• [Exercise prompt]: Take the data below and copy exactly the lines starting at the one with "Diff run 1 ->" and finishing at the one with "- exp/amber —", both included.

• [Material provided]:
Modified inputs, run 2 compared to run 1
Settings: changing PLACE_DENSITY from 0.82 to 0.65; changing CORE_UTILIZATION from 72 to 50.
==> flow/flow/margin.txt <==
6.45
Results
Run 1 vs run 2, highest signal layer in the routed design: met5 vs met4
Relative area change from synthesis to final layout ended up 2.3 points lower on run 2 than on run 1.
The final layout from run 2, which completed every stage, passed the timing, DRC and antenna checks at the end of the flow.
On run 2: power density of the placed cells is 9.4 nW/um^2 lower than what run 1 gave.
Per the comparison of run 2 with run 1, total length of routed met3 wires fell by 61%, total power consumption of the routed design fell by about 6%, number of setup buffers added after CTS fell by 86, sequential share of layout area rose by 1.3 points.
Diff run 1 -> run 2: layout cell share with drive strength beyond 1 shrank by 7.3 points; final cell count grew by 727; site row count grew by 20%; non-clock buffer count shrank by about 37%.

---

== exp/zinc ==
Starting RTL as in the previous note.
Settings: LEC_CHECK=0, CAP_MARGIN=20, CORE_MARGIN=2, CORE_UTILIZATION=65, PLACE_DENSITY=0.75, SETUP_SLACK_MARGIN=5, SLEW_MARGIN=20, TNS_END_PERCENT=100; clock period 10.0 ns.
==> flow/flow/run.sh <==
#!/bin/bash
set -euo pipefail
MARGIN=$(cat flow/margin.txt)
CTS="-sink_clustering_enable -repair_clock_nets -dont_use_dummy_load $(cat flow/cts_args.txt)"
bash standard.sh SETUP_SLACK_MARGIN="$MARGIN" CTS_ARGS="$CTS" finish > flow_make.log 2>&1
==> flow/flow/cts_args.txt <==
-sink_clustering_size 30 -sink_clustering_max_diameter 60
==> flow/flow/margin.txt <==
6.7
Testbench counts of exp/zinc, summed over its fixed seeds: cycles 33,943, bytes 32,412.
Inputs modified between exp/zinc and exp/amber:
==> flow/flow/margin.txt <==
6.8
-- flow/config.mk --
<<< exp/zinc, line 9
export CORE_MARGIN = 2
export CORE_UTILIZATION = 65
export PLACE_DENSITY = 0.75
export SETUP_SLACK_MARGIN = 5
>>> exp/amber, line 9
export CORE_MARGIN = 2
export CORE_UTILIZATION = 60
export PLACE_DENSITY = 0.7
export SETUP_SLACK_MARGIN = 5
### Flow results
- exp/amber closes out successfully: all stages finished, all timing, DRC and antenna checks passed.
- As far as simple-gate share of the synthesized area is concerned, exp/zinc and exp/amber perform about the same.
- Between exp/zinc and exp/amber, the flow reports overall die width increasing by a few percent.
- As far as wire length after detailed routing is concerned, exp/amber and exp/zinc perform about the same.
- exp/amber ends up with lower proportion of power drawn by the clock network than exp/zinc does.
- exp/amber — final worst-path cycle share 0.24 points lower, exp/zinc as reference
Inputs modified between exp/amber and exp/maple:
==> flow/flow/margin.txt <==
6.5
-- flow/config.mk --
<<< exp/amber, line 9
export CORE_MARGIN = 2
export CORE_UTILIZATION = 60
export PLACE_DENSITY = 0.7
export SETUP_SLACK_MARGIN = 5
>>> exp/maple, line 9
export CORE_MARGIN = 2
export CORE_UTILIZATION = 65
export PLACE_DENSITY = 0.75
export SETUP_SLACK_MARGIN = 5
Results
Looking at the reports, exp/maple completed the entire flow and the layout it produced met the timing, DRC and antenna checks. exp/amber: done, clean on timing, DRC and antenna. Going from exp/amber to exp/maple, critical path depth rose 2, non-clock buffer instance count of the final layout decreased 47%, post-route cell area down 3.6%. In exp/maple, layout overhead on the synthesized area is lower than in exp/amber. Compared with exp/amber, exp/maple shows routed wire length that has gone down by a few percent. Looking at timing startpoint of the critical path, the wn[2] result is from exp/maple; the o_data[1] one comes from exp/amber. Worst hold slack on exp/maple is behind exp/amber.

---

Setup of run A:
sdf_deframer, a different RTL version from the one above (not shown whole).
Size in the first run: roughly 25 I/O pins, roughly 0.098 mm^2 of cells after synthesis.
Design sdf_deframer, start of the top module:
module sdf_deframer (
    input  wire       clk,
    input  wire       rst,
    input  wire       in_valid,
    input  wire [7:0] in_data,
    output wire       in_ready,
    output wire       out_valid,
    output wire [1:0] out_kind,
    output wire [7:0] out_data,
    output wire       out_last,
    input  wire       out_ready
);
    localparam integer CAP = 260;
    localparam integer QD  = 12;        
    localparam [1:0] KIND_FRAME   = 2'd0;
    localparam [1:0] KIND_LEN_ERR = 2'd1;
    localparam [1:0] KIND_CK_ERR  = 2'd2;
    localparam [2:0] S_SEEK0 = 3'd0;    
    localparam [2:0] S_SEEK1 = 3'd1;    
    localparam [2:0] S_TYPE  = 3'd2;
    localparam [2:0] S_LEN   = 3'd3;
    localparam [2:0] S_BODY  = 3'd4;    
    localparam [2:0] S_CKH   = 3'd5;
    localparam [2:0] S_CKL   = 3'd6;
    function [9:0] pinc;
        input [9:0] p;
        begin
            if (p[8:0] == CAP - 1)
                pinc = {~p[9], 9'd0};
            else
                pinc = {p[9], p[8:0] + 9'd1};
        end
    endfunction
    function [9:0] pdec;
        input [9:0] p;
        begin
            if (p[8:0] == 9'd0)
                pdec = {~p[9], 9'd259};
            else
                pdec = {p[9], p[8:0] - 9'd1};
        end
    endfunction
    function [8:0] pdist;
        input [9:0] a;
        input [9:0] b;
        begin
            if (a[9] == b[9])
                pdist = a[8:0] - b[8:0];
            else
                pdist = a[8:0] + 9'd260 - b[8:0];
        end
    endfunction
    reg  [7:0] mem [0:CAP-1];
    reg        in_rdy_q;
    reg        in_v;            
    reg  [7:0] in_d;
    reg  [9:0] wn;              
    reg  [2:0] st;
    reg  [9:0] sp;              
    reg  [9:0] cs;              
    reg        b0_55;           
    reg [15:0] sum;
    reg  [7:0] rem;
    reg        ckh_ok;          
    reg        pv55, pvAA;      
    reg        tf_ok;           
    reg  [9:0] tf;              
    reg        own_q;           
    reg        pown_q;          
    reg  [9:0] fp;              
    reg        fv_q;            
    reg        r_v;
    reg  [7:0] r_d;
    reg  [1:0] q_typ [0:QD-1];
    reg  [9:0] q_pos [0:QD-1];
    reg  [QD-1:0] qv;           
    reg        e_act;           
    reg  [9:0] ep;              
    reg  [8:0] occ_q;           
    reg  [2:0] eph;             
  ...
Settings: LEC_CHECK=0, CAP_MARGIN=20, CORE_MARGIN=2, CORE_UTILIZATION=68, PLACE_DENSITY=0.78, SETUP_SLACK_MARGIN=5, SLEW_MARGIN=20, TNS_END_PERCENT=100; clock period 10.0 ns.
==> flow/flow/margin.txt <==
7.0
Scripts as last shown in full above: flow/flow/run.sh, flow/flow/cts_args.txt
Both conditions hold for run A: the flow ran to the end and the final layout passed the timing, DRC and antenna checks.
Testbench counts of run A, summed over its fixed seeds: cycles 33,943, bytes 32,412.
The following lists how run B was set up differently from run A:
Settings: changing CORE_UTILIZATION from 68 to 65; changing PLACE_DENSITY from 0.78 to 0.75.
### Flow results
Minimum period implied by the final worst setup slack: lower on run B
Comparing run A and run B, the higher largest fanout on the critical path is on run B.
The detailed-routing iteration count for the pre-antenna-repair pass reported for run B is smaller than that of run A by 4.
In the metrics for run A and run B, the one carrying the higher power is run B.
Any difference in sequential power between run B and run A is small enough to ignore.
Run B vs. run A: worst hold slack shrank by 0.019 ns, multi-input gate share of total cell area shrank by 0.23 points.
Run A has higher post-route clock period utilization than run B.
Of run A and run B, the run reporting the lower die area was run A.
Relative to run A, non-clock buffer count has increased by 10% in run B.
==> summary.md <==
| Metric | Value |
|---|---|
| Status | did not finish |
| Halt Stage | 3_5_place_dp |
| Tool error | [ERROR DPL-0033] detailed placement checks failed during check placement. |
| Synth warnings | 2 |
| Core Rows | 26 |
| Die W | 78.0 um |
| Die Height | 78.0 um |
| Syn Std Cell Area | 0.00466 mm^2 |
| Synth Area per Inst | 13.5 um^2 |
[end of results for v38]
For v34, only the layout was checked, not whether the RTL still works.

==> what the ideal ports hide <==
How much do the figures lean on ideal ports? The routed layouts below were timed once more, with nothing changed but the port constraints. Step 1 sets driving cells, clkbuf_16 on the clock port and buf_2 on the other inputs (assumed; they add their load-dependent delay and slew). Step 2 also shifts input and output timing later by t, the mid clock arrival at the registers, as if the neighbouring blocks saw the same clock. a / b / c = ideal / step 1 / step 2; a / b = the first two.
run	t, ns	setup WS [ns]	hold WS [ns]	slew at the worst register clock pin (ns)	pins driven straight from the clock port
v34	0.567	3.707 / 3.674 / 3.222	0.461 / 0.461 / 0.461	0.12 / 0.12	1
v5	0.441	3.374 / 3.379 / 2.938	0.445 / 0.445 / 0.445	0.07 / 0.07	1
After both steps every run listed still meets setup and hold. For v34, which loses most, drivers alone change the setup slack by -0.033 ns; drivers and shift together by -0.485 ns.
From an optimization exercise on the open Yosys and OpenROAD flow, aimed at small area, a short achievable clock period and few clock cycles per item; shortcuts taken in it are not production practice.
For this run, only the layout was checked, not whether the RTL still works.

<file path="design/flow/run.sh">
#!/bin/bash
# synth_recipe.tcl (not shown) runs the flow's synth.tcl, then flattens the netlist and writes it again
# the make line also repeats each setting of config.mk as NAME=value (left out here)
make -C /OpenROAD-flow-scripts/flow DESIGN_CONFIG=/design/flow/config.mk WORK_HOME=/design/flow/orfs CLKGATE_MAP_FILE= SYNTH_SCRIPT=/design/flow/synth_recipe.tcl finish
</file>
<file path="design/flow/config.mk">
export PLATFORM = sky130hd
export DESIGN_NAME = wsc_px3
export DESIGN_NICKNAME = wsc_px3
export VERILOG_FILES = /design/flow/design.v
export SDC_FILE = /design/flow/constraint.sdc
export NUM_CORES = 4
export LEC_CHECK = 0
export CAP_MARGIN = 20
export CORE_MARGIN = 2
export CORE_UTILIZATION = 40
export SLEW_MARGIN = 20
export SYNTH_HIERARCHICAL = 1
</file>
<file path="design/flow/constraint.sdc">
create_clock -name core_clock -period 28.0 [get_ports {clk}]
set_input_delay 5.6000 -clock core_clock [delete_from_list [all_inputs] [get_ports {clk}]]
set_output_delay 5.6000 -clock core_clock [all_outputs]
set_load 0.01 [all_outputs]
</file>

• [Problem solution]:
Diff run 1 -> run 2: layout cell share with drive strength beyond 1 shrank by 7.3 points; final cell count grew by 727; site row count grew by 20%; non-clock buffer count shrank by about 37%.

---

== exp/zinc ==
Starting RTL as in the previous note.
Settings: LEC_CHECK=0, CAP_MARGIN=20, CORE_MARGIN=2, CORE_UTILIZATION=65, PLACE_DENSITY=0.75, SETUP_SLACK_MARGIN=5, SLEW_MARGIN=20, TNS_END_PERCENT=100; clock period 10.0 ns.
==> flow/flow/run.sh <==
#!/bin/bash
set -euo pipefail
MARGIN=$(cat flow/margin.txt)
CTS="-sink_clustering_enable -repair_clock_nets -dont_use_dummy_load $(cat flow/cts_args.txt)"
bash standard.sh SETUP_SLACK_MARGIN="$MARGIN" CTS_ARGS="$CTS" finish > flow_make.log 2>&1
==> flow/flow/cts_args.txt <==
-sink_clustering_size 30 -sink_clustering_max_diameter 60
==> flow/flow/margin.txt <==
6.7
Testbench counts of exp/zinc, summed over its fixed seeds: cycles 33,943, bytes 32,412.
Inputs modified between exp/zinc and exp/amber:
==> flow/flow/margin.txt <==
6.8
-- flow/config.mk --
<<< exp/zinc, line 9
export CORE_MARGIN = 2
export CORE_UTILIZATION = 65
export PLACE_DENSITY = 0.75
export SETUP_SLACK_MARGIN = 5
>>> exp/amber, line 9
export CORE_MARGIN = 2
export CORE_UTILIZATION = 60
export PLACE_DENSITY = 0.7
export SETUP_SLACK_MARGIN = 5
### Flow results
- exp/amber closes out successfully: all stages finished, all timing, DRC and antenna checks passed.
- As far as simple-gate share of the synthesized area is concerned, exp/zinc and exp/amber perform about the same.
- Between exp/zinc and exp/amber, the flow reports overall die width increasing by a few percent.
- As far as wire length after detailed routing is concerned, exp/amber and exp/zinc perform about the same.
- exp/amber ends up with lower proportion of power drawn by the clock network than exp/zinc does.
- exp/amber — final worst-path cycle share 0.24 points lower, exp/zinc as reference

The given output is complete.